[Dataset entries]
------------------------------------------------------------

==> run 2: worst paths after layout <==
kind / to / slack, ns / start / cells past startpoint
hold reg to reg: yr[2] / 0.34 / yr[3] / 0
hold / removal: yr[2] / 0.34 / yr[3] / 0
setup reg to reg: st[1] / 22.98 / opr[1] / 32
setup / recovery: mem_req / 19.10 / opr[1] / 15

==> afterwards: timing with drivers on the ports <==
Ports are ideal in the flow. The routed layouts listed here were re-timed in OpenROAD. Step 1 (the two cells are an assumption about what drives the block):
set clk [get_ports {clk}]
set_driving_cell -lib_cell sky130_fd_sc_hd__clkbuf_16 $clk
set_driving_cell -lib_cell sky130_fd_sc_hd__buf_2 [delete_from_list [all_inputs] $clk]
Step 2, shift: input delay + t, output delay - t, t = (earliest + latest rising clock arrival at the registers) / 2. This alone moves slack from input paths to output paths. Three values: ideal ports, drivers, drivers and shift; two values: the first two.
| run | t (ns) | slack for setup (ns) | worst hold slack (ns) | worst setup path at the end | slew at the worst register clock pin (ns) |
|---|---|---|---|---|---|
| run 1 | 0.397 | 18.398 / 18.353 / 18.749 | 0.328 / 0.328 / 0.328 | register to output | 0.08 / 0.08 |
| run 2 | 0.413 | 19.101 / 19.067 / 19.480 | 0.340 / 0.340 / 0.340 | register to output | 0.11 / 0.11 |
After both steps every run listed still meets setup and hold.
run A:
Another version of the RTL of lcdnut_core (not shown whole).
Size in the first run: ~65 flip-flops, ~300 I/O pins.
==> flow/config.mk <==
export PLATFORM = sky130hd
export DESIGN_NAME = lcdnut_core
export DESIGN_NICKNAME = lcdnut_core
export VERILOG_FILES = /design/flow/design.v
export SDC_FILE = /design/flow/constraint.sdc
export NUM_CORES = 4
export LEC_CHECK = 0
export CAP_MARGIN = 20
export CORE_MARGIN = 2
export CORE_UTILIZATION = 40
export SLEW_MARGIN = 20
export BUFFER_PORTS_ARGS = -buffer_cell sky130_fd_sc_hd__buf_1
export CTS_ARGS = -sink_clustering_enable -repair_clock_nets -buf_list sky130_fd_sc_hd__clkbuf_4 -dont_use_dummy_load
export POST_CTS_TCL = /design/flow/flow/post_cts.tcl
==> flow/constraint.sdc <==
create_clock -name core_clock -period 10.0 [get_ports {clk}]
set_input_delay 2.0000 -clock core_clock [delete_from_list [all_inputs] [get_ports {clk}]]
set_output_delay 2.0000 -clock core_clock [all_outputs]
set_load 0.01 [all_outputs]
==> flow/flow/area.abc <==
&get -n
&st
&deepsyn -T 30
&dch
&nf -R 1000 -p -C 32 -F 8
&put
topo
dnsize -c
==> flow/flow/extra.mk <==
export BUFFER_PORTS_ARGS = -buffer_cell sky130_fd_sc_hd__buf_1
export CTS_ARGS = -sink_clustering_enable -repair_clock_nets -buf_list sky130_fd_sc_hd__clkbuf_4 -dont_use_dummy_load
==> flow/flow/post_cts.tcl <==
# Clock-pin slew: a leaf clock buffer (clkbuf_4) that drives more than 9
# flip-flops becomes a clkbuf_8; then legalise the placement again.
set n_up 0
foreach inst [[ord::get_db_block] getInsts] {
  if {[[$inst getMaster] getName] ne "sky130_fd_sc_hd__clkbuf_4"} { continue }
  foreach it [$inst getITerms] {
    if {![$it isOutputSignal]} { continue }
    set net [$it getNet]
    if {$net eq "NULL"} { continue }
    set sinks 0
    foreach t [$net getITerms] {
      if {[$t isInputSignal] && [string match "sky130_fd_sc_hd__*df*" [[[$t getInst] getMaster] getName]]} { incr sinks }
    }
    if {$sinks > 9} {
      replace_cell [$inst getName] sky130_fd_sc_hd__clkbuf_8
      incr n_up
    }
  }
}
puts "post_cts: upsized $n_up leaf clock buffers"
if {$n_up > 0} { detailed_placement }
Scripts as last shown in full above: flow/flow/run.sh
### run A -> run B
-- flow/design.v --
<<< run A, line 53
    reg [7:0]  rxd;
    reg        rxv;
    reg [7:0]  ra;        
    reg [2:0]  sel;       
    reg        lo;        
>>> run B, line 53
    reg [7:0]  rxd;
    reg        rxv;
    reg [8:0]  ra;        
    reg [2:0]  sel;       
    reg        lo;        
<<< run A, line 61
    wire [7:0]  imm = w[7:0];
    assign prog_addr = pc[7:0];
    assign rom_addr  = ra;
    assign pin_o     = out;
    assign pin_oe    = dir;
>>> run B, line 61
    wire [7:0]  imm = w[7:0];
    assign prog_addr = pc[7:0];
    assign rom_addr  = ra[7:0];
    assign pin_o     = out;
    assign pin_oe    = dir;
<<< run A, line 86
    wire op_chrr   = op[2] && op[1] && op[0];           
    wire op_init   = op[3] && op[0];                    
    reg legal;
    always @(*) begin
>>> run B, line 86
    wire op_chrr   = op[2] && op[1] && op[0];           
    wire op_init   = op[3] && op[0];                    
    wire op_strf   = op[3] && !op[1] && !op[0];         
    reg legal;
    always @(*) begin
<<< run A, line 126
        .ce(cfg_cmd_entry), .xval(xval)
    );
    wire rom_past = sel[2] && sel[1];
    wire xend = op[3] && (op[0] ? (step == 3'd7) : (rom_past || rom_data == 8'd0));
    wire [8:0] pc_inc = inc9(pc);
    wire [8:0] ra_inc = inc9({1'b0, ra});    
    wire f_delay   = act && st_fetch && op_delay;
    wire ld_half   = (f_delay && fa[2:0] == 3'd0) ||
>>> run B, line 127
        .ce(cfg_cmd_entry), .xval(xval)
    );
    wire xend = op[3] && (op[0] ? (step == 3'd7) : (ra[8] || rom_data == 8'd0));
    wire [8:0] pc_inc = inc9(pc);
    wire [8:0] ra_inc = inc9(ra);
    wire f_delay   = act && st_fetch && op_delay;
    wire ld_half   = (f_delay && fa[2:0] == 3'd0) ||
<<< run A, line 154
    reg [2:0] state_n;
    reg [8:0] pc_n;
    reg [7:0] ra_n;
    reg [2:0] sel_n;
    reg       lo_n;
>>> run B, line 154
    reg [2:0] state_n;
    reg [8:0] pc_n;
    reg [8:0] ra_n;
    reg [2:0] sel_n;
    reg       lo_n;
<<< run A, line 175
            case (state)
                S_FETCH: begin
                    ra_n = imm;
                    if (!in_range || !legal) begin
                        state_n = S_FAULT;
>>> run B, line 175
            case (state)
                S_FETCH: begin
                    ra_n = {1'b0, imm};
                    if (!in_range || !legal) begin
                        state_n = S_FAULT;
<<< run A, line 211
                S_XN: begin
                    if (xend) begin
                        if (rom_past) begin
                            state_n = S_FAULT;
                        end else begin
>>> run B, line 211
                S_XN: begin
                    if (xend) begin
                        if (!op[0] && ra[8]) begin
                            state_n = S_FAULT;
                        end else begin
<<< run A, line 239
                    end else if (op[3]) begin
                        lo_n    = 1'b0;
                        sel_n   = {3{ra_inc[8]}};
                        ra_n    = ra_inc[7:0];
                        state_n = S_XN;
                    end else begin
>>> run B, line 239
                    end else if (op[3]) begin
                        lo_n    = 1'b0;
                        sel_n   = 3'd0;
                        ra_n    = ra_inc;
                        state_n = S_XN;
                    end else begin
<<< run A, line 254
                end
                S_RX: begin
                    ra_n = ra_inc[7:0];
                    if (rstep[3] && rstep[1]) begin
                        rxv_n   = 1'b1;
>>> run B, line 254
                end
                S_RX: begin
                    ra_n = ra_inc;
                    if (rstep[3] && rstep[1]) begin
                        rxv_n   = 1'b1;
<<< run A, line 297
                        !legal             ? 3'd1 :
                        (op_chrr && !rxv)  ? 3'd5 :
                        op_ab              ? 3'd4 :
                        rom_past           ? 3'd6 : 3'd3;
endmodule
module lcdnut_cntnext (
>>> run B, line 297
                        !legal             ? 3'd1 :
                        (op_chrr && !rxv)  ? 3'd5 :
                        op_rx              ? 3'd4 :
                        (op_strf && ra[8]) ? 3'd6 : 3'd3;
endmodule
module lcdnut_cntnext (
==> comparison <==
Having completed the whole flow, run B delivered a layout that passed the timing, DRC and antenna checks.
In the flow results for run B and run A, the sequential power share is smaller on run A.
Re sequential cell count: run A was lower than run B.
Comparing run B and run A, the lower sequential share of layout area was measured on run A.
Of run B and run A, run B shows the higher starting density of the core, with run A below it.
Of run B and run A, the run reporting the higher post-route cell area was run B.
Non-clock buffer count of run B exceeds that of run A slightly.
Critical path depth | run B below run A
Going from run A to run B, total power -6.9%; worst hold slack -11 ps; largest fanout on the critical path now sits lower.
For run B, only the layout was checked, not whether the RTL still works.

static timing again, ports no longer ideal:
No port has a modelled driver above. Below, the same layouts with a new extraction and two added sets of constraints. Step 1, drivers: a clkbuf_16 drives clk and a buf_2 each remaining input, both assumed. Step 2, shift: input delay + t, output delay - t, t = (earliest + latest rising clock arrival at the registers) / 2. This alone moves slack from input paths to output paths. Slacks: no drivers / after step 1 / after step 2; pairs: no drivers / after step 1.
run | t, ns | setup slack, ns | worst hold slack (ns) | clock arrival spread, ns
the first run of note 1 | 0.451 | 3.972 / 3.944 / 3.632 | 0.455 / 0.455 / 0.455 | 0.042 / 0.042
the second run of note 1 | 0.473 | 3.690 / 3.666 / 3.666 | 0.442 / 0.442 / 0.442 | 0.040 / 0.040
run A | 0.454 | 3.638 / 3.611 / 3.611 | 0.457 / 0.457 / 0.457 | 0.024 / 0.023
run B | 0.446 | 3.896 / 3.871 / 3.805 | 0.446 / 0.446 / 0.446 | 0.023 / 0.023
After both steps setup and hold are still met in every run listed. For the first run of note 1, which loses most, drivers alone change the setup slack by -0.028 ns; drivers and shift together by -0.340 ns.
From an optimization exercise on the open Yosys and OpenROAD flow, aimed at small area; shortcuts taken in it are not production practice.
RTL that was checked went through simulation tests only; none was proved equivalent to the original.
The RTL of run 4 was laid out without a check of its function.
Power and IR drop assume default switching activity.

==> config.mk <==
export PLATFORM = sky130hd
export DESIGN_NAME = fxp_arith32
export DESIGN_NICKNAME = fxp_arith32
export VERILOG_FILES = /design/flow/design.v
export SDC_FILE = /design/flow/constraint.sdc
export NUM_CORES = 4
export LEC_CHECK = 0
export ABC_AREA = 1
export CAP_MARGIN = 20
export CORE_MARGIN = 2
export CORE_UTILIZATION = 40
export PLACE_DENSITY = 0.6
export SLEW_MARGIN = 20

------------------------------------------------------------

EXERCISE GOAL:
What are the lines above, starting at the one with "setup / recovery: mem_req" and ending at the one with "set_driving_cell -lib_cell sky130_fd_sc_hd__buf_2"? Give them again exactly, and only them.

SOLUTION FOR THIS TASK:
setup / recovery: mem_req / 19.10 / opr[1] / 15

==> afterwards: timing with drivers on the ports <==
Ports are ideal in the flow. The routed layouts listed here were re-timed in OpenROAD. Step 1 (the two cells are an assumption about what drives the block):
set clk [get_ports {clk}]
set_driving_cell -lib_cell sky130_fd_sc_hd__clkbuf_16 $clk
set_driving_cell -lib_cell sky130_fd_sc_hd__buf_2 [delete_from_list [all_inputs] $clk]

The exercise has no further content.